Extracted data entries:
=======

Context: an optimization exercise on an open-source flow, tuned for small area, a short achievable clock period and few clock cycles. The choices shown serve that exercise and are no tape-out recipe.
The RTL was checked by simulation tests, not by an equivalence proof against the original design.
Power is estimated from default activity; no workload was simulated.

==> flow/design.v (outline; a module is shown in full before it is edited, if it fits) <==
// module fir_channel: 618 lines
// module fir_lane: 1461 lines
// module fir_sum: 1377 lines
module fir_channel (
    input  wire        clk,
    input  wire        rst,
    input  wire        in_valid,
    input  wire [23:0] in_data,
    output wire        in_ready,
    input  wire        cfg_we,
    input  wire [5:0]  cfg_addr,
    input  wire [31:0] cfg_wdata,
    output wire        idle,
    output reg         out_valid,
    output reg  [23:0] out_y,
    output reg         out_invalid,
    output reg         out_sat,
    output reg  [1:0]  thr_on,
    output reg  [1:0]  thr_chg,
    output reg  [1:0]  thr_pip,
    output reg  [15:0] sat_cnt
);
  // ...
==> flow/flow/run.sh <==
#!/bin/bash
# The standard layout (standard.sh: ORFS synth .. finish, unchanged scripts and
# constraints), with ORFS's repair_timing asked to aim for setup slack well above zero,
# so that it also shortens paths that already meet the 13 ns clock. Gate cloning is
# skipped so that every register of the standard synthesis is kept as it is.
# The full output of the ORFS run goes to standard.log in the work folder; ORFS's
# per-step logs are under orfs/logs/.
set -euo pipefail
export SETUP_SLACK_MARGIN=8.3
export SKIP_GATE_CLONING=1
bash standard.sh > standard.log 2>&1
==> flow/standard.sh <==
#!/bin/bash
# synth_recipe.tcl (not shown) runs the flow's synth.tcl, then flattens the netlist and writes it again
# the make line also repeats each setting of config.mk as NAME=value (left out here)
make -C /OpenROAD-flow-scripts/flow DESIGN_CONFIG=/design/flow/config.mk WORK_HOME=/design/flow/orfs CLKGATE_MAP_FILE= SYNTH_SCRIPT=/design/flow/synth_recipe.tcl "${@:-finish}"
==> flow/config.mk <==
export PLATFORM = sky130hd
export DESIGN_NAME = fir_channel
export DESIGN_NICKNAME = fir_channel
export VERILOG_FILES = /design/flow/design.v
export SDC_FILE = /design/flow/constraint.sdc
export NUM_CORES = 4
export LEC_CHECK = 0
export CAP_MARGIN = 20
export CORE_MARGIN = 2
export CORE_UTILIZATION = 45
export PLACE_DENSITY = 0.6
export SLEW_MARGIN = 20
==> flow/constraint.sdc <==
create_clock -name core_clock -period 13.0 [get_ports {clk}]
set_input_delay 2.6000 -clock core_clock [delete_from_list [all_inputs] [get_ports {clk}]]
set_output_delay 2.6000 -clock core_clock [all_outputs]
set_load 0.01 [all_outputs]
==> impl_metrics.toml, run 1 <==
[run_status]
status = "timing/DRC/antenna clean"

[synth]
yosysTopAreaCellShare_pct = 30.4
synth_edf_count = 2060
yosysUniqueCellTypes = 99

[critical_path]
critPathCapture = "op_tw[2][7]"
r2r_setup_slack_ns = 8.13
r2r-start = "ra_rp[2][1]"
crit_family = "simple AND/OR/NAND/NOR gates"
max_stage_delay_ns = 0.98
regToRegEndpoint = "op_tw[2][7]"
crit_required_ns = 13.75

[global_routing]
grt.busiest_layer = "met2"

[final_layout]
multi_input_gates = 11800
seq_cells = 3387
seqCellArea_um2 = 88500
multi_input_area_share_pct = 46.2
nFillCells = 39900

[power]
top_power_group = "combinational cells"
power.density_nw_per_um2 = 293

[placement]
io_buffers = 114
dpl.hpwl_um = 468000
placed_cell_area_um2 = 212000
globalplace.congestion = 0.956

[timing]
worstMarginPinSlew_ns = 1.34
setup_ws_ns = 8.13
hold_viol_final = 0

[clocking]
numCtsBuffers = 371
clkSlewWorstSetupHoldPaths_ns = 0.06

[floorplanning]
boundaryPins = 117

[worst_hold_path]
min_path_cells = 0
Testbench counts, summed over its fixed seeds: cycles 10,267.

=======

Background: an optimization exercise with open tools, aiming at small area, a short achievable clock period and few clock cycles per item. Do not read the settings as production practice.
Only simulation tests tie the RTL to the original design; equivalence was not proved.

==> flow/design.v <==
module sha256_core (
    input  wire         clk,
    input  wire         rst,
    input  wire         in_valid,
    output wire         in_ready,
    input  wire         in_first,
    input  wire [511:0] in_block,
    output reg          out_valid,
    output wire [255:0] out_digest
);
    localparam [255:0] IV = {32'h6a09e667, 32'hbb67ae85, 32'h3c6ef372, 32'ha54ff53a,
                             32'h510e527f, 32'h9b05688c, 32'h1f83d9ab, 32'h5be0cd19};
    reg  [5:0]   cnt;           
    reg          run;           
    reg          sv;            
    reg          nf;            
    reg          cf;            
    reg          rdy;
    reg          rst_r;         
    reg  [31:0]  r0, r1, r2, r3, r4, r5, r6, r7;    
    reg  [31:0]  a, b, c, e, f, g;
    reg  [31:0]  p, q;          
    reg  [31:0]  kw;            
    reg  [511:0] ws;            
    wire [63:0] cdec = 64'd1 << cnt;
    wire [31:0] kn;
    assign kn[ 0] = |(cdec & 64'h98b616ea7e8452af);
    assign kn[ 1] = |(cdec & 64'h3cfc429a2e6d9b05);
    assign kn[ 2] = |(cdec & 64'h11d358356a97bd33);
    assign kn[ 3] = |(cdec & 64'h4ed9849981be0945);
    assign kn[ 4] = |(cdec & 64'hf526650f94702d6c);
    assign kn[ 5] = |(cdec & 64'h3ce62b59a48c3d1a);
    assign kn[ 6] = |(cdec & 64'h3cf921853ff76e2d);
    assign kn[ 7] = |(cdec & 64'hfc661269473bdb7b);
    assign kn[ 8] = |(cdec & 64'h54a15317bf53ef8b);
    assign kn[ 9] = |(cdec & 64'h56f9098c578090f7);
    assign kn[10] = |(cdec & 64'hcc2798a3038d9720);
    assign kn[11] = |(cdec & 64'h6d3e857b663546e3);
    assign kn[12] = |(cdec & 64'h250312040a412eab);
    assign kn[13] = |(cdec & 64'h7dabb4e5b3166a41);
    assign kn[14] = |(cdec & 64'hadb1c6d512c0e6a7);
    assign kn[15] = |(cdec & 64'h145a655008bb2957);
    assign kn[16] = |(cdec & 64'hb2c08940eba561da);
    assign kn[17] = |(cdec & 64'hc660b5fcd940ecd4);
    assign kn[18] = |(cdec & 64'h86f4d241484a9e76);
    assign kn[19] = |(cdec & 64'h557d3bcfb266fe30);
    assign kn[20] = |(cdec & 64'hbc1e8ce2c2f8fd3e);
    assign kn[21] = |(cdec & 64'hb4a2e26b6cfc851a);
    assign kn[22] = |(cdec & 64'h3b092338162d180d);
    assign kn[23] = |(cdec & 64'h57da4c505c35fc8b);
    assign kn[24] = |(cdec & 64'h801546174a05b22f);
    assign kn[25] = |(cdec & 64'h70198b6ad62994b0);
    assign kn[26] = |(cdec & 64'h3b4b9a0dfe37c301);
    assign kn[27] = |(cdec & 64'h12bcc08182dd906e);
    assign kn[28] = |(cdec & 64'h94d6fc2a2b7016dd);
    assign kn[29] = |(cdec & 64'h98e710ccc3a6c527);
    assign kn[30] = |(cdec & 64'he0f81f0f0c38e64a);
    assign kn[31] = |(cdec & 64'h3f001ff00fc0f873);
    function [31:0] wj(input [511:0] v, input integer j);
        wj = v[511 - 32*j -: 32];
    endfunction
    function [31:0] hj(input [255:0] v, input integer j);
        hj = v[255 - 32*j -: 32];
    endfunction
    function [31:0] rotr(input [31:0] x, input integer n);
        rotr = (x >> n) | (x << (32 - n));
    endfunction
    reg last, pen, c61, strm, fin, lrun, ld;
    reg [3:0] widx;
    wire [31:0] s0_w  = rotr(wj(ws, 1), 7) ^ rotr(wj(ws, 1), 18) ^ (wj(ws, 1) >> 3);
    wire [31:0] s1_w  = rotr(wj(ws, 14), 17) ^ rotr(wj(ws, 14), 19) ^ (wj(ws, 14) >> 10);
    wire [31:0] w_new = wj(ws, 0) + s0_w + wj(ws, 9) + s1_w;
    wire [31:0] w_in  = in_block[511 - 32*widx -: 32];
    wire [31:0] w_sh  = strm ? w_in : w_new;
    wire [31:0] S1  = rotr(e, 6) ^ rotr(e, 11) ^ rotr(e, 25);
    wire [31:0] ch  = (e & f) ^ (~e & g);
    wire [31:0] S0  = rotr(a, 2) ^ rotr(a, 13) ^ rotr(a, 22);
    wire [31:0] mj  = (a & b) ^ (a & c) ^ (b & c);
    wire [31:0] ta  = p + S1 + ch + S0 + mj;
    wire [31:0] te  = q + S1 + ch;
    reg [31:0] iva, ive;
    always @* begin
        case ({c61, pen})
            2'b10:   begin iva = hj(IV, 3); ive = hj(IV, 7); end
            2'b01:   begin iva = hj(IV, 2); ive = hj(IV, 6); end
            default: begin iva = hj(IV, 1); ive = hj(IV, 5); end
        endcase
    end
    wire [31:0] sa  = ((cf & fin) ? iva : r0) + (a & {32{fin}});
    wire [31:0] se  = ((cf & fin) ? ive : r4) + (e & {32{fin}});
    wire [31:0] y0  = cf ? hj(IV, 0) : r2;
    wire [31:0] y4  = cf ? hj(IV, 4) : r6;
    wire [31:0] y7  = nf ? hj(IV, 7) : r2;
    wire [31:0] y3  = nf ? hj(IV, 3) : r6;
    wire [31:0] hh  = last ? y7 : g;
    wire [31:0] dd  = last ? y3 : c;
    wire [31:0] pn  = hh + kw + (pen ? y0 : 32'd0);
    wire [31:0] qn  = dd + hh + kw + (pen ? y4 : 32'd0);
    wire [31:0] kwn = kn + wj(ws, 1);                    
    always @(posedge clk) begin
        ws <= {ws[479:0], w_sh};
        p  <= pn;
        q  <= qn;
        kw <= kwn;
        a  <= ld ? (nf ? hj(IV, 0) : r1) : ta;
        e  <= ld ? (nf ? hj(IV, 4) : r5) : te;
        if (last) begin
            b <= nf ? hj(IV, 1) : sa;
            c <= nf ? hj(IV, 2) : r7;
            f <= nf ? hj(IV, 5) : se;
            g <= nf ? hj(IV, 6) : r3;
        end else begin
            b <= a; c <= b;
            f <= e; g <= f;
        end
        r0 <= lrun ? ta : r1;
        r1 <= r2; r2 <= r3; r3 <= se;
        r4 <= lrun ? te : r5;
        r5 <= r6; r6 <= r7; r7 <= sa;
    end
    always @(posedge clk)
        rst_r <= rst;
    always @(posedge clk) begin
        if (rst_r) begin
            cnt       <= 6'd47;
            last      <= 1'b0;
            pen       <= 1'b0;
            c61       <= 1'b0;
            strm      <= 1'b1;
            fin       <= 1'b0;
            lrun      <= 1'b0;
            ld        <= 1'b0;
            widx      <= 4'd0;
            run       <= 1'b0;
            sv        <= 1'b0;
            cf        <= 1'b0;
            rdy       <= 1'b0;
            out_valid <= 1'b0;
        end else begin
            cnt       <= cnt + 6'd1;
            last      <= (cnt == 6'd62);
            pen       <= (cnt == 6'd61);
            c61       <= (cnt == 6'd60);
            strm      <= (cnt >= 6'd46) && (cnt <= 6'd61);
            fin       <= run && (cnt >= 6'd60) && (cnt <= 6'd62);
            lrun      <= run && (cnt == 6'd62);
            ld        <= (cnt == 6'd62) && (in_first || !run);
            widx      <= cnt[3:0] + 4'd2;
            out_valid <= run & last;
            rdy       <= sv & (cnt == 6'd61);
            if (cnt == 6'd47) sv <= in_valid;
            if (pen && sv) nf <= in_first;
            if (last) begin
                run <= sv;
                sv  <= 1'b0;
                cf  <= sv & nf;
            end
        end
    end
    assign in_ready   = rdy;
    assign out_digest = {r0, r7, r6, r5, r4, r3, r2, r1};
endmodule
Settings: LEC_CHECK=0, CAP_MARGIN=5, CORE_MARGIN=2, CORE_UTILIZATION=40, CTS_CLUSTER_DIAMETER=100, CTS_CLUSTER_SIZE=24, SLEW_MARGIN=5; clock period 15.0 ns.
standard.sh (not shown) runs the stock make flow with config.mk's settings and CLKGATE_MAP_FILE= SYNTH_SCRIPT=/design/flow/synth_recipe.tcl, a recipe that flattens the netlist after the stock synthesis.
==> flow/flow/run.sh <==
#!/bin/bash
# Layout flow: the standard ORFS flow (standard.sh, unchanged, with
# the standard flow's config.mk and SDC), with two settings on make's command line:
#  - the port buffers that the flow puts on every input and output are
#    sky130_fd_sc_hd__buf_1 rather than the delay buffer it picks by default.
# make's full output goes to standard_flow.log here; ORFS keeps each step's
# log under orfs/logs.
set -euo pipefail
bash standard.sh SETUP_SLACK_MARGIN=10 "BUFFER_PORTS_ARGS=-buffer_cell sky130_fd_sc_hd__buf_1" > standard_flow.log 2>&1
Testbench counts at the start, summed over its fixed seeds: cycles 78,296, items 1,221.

=======

| Work to complete |
This exercise requires the lines of the entries containing the string "synthesis".

| Solution to this task |
# skipped so that every register of the standard synthesis is kept as it is.
standard.sh (not shown) runs the stock make flow with config.mk's settings and CLKGATE_MAP_FILE= SYNTH_SCRIPT=/design/flow/synth_recipe.tcl, a recipe that flattens the netlist after the stock synthesis.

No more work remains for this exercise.